While there were few specifics about what the merger would mean for each company's employees and shareholders, Microsoft officials proclaimed the deal would be good for both camps, though there was the intimation that its integration plan necessitated the "right amount of head count."
Yahoo shares dropped $2.09, or more than 10 percent, in extended trading Tuesday after finishing the regular session at $20.81, up 3 cents. The company's market value has plunged more than 50 percent since the end of 2005, wiping out $35 billion in shareholder wealth.
Yang, Yahoo's co-founder, took over as CEO seven months ago in an attempt to shake things up, but his overhaul hasn't impressed Wall Street so far. The mass firings represent Yang's most dramatic move yet.
Meanwhile, Microsoft last week forecast a rosy 2008 - despite broader economic worries - after it blew by Wall Street's expectations for a second consecutive quarter.
Experts Expect Government Approval
Keith Hylton, a professor of antitrust law at Boston University, said Google's success in online search and advertising means a combined Microsoft-Yahoo would have significant competition.
"The fact that Google dominates this business will be a big factor in their (Microsoft's) favor in trying to get this approved by the regulators," Hylton said.
A spokesman from the Federal Trade Commission, which in December approved Google Inc.'s $3.1 billion purchase of online advertising company DoubleClick Inc., declined to comment. That deal still faces antitrust scrutiny in Europe.
A federal judge this week extended by 18 months court oversight of Microsoft's market power, which began in 2002 after a landmark antitrust settlement. Hylton said Justice has been relatively lenient with Microsoft, compared to state attorneys general.
It was a group of states that pushed for the extension of court oversight of the software giant, while Justice officials said the 2002 antitrust settlement had largely served its purpose and should expire.
"If this deal goes through, there will be a lot of very close scrutiny ... there appears to be lots of overlap," said Harry First, a professor at New York University's School of Law. "It's complicated and very big, and a lot of enforcement agencies will be interested."

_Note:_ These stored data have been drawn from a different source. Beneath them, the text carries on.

From an optimization exercise on the open Yosys and OpenROAD flow, aimed at small area, a short achievable clock period and few clock cycles per item; shortcuts taken in it are not production practice.
Where RTL was checked, it was by simulation tests only, not by an equivalence proof against the original.

red:
## sha256_engine
module sha256_engine (
    input  wire         clk,
    input  wire         rst,         
    input  wire         in_valid,
    output wire         in_ready,
    input  wire         in_first,    
    input  wire [511:0] in_block,
    output wire         out_valid,
    input  wire         out_ready,
    output wire [255:0] out_digest
);
Size: about 5200 cells after synthesis, about 1100 flip-flops, about 780 I/O pins, about 57000 µm² of cells after synthesis.
==> flow/config.mk <==
export PLATFORM = sky130hd
export DESIGN_NAME = sha256_engine
export DESIGN_NICKNAME = sha256_engine
export VERILOG_FILES = /design/flow/design.v
export SDC_FILE = /design/flow/constraint.sdc
export NUM_CORES = 4
export LEC_CHECK = 0
export CAP_MARGIN = 20
export CORE_MARGIN = 2
export CORE_UTILIZATION = 40
export CTS_BUF_LIST = sky130_fd_sc_hd__clkbuf_8
export CTS_CLUSTER_SIZE = 30
export SETUP_SLACK_MARGIN = 5
export SLEW_MARGIN = 20
==> flow/constraint.sdc <==
create_clock -name core_clock -period 10.0 [get_ports {clk}]
set_input_delay 2.0000 -clock core_clock [delete_from_list [all_inputs] [get_ports {clk}]]
set_output_delay 2.0000 -clock core_clock [all_outputs]
set_load 0.01 [all_outputs]
standard.sh (not shown) runs the stock make flow with config.mk's settings and CLKGATE_MAP_FILE= SYNTH_SCRIPT=/design/flow/synth_recipe.tcl, a recipe that flattens the netlist after the stock synthesis.
==> flow/flow/run.sh <==
#!/bin/bash
# Standard layout, with the smallest buffer on each port.
set -euo pipefail
bash standard.sh "BUFFER_PORTS_ARGS=-buffer_cell sky130_fd_sc_hd__buf_1" finish > standard_flow.log 2>&1
What green does differently from red at the input level:
--- a/flow/design.v
+++ b/flow/design.v
@@ -105,30 +105,26 @@
       t_nx   = acc ? 6'd0 : 6'd48;
     end else if (spin) begin
     end else if (t == 6'd63) begin
       fin_nx = 1'b1;
     end else if (run | in_valid | (t != 6'd48)) begin
       t_nx = t + 6'd1;
     end
   end
   wire [31:0] big_s1 = rotr(e, 6) ^ rotr(e, 11) ^ rotr(e, 25);
   wire [31:0] ch     = (e & f) ^ (~e & g);
   wire [31:0] big_s0 = rotr(a, 2) ^ rotr(a, 13) ^ rotr(a, 22);
   wire [31:0] maj    = (a & b) ^ (a & c) ^ (b & c);
-  wire [31:0] pch_x = (e & (p ^ f)) | (~e & (p ^ g));    
-  wire [31:0] pch_a = (e & (p & f)) | (~e & (p & g));    
-  wire [31:0] pch_o = (e & (p | f)) | (~e & (p | g));    
-  wire [31:0] maj_m = (a & (b | c)) | (~a & (b & c));    
-  wire [31:0] as0 = pch_x ^ maj_m;
-  wire [31:0] ac0 = {pch_a | (pch_o & maj_m), 1'b0};
+  wire [31:0] as0 = p ^ ch ^ maj;
+  wire [31:0] ac0 = {maj3(p, ch, maj), 1'b0};
   wire [31:0] as1 = as0 ^ ac0 ^ big_s1;
   wire [31:0] ac1 = {maj3(as0, ac0, big_s1), 1'b0};
   wire [31:0] as2 = as1 ^ ac1 ^ big_s0;
   wire [31:0] ac2 = {maj3(as1, ac1, big_s0), 1'b0};
   wire [31:0] a_n = as2 + ac2;
   wire [31:0] es0 = d ^ p ^ ch;
   wire [31:0] ec0 = {maj3(d, p, ch), 1'b0};
   wire [31:0] es1 = es0 ^ ec0 ^ big_s1;
   wire [31:0] ec1 = {maj3(es0, ec0, big_s1), 1'b0};
   wire [31:0] e_n = es1 + ec1;
   wire [31:0] w0  = w[511:480];
   wire [31:0] w1  = w[479:448];
## What came out
red → green: slack of the worst reg-to-reg path went up by 0.26 ns, worst setup slack went up by 0.26 ns, maximum frequency went up by about 5%.
red was larger in final cell area than green.
First-pass GRT wire length ended up about 4% lower on green than on red.
Diff red -> green | net count of the mapped netlist | decrease of about 7.5%
From red to green the numbers moved as follows: global-route usage essentially unchanged; sum of buffers and inverters on the critical path went up; number of global-route vias before repair moved down; pin count of the biggest net entering global routing went up.
Testbench counts of green, summed over its fixed seeds: cycles 62,544, items 960.
Function not checked in red: the RTL went through the layout flow alone.

---

old:
The RTL this note starts from:
==> flow/design.v <==
module sha256_engine (
    input  wire         clk,
    input  wire         rst,         
    input  wire         in_valid,
    output wire         in_ready,
    input  wire         in_first,    
    input  wire [511:0] in_block,
    output wire         out_valid,
    input  wire         out_ready,
    output wire [255:0] out_digest
);
  localparam [255:0] IV = 256'h6a09e667bb67ae853c6ef372a54ff53a510e527f9b05688c1f83d9ab5be0cd19;
  reg        run;          
  reg  [5:0] t;            
  reg        fin;          
  reg        fill_ok;      
  reg        cur_first;    
  reg        ov;           
  reg        spin;         
  reg  [5:0] rot;          
  reg        l61, l62, l63;   
  reg        first_r;      
  reg [31:0]  a, b, c, d, e, f, g, p;
  reg [255:0] hreg;        
  reg [511:0] w;           
  reg [31:0] k_n;
  always @(*) begin
    case (t)
      6'd0: k_n = 32'h71374491; 6'd1: k_n = 32'hb5c0fbcf;
      6'd2: k_n = 32'he9b5dba5; 6'd3: k_n = 32'h3956c25b;
      6'd4: k_n = 32'h59f111f1; 6'd5: k_n = 32'h923f82a4;
      6'd6: k_n = 32'hab1c5ed5; 6'd7: k_n = 32'hd807aa98;
      6'd8: k_n = 32'h12835b01; 6'd9: k_n = 32'h243185be;
      6'd10: k_n = 32'h550c7dc3; 6'd11: k_n = 32'h72be5d74;
      6'd12: k_n = 32'h80deb1fe; 6'd13: k_n = 32'h9bdc06a7;
      6'd14: k_n = 32'hc19bf174; 6'd15: k_n = 32'he49b69c1;
      6'd16: k_n = 32'hefbe4786; 6'd17: k_n = 32'h0fc19dc6;
      6'd18: k_n = 32'h240ca1cc; 6'd19: k_n = 32'h2de92c6f;
      6'd20: k_n = 32'h4a7484aa; 6'd21: k_n = 32'h5cb0a9dc;
      6'd22: k_n = 32'h76f988da; 6'd23: k_n = 32'h983e5152;
      6'd24: k_n = 32'ha831c66d; 6'd25: k_n = 32'hb00327c8;
      6'd26: k_n = 32'hbf597fc7; 6'd27: k_n = 32'hc6e00bf3;
      6'd28: k_n = 32'hd5a79147; 6'd29: k_n = 32'h06ca6351;
      6'd30: k_n = 32'h14292967; 6'd31: k_n = 32'h27b70a85;
      6'd32: k_n = 32'h2e1b2138; 6'd33: k_n = 32'h4d2c6dfc;
      6'd34: k_n = 32'h53380d13; 6'd35: k_n = 32'h650a7354;
      6'd36: k_n = 32'h766a0abb; 6'd37: k_n = 32'h81c2c92e;
      6'd38: k_n = 32'h92722c85; 6'd39: k_n = 32'ha2bfe8a1;
      6'd40: k_n = 32'ha81a664b; 6'd41: k_n = 32'hc24b8b70;
      6'd42: k_n = 32'hc76c51a3; 6'd43: k_n = 32'hd192e819;
      6'd44: k_n = 32'hd6990624; 6'd45: k_n = 32'hf40e3585;
      6'd46: k_n = 32'h106aa070; 6'd47: k_n = 32'h19a4c116;
      6'd48: k_n = 32'h1e376c08; 6'd49: k_n = 32'h2748774c;
      6'd50: k_n = 32'h34b0bcb5; 6'd51: k_n = 32'h391c0cb3;
      6'd52: k_n = 32'h4ed8aa4a; 6'd53: k_n = 32'h5b9cca4f;
      6'd54: k_n = 32'h682e6ff3; 6'd55: k_n = 32'h748f82ee;
      6'd56: k_n = 32'h78a5636f; 6'd57: k_n = 32'h84c87814;
      6'd58: k_n = 32'h8cc70208; 6'd59: k_n = 32'h90befffa;
      6'd60: k_n = 32'ha4506ceb; 6'd61: k_n = 32'hbef9a3f7;
      6'd62: k_n = 32'hc67178f2; default: k_n = 32'h428a2f98;
    endcase
  end
  function [31:0] rotr;
    input [31:0] x;
    input integer n;
    rotr = (x >> n) | (x << (32 - n));
  endfunction
  function [31:0] add_bk;
    input [31:0] x, y;
    reg   [31:0] gg, pp, hp;
    integer lv, i;
    begin
      gg = x & y;
      pp = x ^ y;
      hp = pp;
      for (lv = 0; lv < 5; lv = lv + 1)
        for (i = (2 << lv) - 1; i < 32; i = i + (2 << lv)) begin
          gg[i] = gg[i] | (pp[i] & gg[i - (1 << lv)]);
          pp[i] = pp[i] & pp[i - (1 << lv)];
        end
      for (lv = 3; lv >= 0; lv = lv - 1)
        for (i = (3 << lv) - 1; i < 32; i = i + (2 << lv)) begin
          gg[i] = gg[i] | (pp[i] & gg[i - (1 << lv)]);
          pp[i] = pp[i] & pp[i - (1 << lv)];
        end
      add_bk = hp ^ {gg[30:0], 1'b0};
    end
  endfunction
  function [31:0] maj3;
    input [31:0] x, y, z;
    maj3 = (x & y) | (x & z) | (y & z);
  endfunction
  wire f_fill = ~fin & (t[5:4] == 2'b11);         
  assign in_ready = fin & (~run | fill_ok);
  wire acc    = in_ready & in_valid;
  wire finish = fin & run;
  wire ov_nx  = finish | (ov & ~out_ready);
  reg [5:0] t_nx;
  reg       run_nx, fin_nx;
  always @(*) begin
    t_nx = t; run_nx = run; fin_nx = fin;
    if (fin) begin
      run_nx = acc;
      fin_nx = 1'b0;
      t_nx   = acc ? 6'd0 : 6'd48;
    end else if (spin) begin
    end else if (t == 6'd63) begin
      fin_nx = 1'b1;
    end else if (run | in_valid | (t != 6'd48)) begin
      t_nx = t + 6'd1;
    end
  end
  wire [31:0] big_s1 = rotr(e, 6) ^ rotr(e, 11) ^ rotr(e, 25);
  wire [31:0] ch     = (e & f) ^ (~e & g);
  wire [31:0] big_s0 = rotr(a, 2) ^ rotr(a, 13) ^ rotr(a, 22);
  wire [31:0] maj    = (a & b) ^ (a & c) ^ (b & c);
  wire [31:0] as0 = p ^ ch ^ maj;
  wire [31:0] ac0 = {maj3(p, ch, maj), 1'b0};
  wire [31:0] as1 = as0 ^ ac0 ^ big_s1;
  wire [31:0] ac1 = {maj3(as0, ac0, big_s1), 1'b0};
  wire [31:0] as2 = as1 ^ ac1 ^ big_s0;
  wire [31:0] ac2 = {maj3(as1, ac1, big_s0), 1'b0};
  wire [31:0] a_n = as2 + ac2;
  wire [31:0] es0 = d ^ p ^ ch;
  wire [31:0] ec0 = {maj3(d, p, ch), 1'b0};
  wire [31:0] es1 = es0 ^ ec0 ^ big_s1;
  wire [31:0] ec1 = {maj3(es0, ec0, big_s1), 1'b0};
  wire [31:0] e_n = es1 + ec1;
  wire [31:0] w0  = w[511:480];
  wire [31:0] w1  = w[479:448];
  wire [31:0] w9  = w[223:192];
  wire [31:0] w14 = w[63:32];
  wire [31:0] sm_s0 = rotr(w1, 7) ^ rotr(w1, 18) ^ (w1 >> 3);
  wire [31:0] sm_s1 = rotr(w14, 17) ^ rotr(w14, 19) ^ (w14 >> 10);
  wire [31:0] ws0 = w0 ^ sm_s0 ^ w9;
  wire [31:0] wc0 = {maj3(w0, sm_s0, w9), 1'b0};
  wire [31:0] ws1 = ws0 ^ wc0 ^ sm_s1;
  wire [31:0] wc1 = {maj3(ws0, wc0, sm_s1), 1'b0};
  wire [31:0] w_new = add_bk(ws1, wc1);
  wire [31:0] in_word = in_block[511 - 32*t[3:0] -: 32];
  wire        hstep  = ~spin & (l61 | l62 | l63 | fin);
  wire [31:0] iv_a   = l61 ? IV[159:128] : l62 ? IV[191:160] : l63 ? IV[223:192] : IV[255:224];
  wire [31:0] iv_e   = l61 ? IV[31:0]    : l62 ? IV[63:32]   : l63 ? IV[95:64]   : IV[127:96];
  wire        use_iv = run & cur_first;
  wire [31:0] lane_a = add_bk(use_iv ? iv_a : hreg[159:128], run ? a : 32'h0);
  wire [31:0] lane_e = add_bk(use_iv ? iv_e : hreg[31:0],    run ? e : 32'h0);
  wire [255:0] init = first_r ? IV :
                      {lane_a, hreg[255:160], lane_e, hreg[127:32]};
  wire [31:0] h_nx = fin ? init[31:0] : g;
  wire [31:0] ps0  = h_nx ^ k_n ^ w0;
  wire [31:0] pc0  = {maj3(h_nx, k_n, w0), 1'b0};
  wire [31:0] p_n  = add_bk(ps0, pc0);
  assign out_valid  = ov;
  assign out_digest = hreg;
  always @(posedge clk) begin
    if (rst) begin
      run    <= 1'b0;
      t      <= 6'd48;
      fin    <= 1'b0;
      fill_ok <= 1'b0;
      ov     <= 1'b0;
      spin   <= 1'b0;
      rot    <= 6'd0;
      l61    <= 1'b0;
      l62    <= 1'b0;
      l63    <= 1'b0;
    end else begin
      run    <= run_nx;
      t      <= t_nx;
      fin    <= fin_nx;
      ov     <= ov_nx;
      spin   <= ~fin_nx & (t_nx == 6'd61) & (ov_nx | (spin & (rot != 6'd47)));
      rot    <= spin ? ((rot == 6'd47) ? 6'd0 : rot + 6'd1) : 6'd0;
      if (run & ~fin & (t == 6'd48))
        fill_ok <= in_valid;
      l61    <= ~fin_nx & (t_nx == 6'd61);
      l62    <= ~fin_nx & (t_nx == 6'd62);
      l63    <= ~fin_nx & (t_nx == 6'd63);
    end
    if (f_fill)
      first_r <= in_first;
    if (hstep)
      hreg <= {lane_a, hreg[255:160], lane_e, hreg[127:32]};
    if (acc)
      cur_first <= first_r;
    if (spin) begin
      w <= {w[479:0], w0};
      {a, b, c, d} <= {d, a, b, c};
      {e, f, g} <= {g, e, f};
    end else begin
      w <= {w[479:0], f_fill ? in_word : w_new};
      if (in_ready) begin
        {a, b, c, d} <= init[255:128];
        {e, f, g} <= init[127:32];
      end else begin
        {a, b, c, d} <= {a_n, a, b, c};
        {e, f, g} <= {e_n, e, f};
      end
      p <= p_n;
    end
  end
endmodule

Sen. Herb Kohl, D-Wis., chairman of the Senate antitrust subcommittee, said the same issues that prompted lawmakers to review the Google-DoubleClick deal exist in a potential Microsoft-Yahoo combination, including examining how it affects consumers, advertisers and businesses "who increasingly use the Internet for their news, commerce and entertainment."
If Yahoo accepts Microsoft's offer, the subcommittee expects to hold hearings to "explore the competitive and privacy implications of the deal," Kohl said.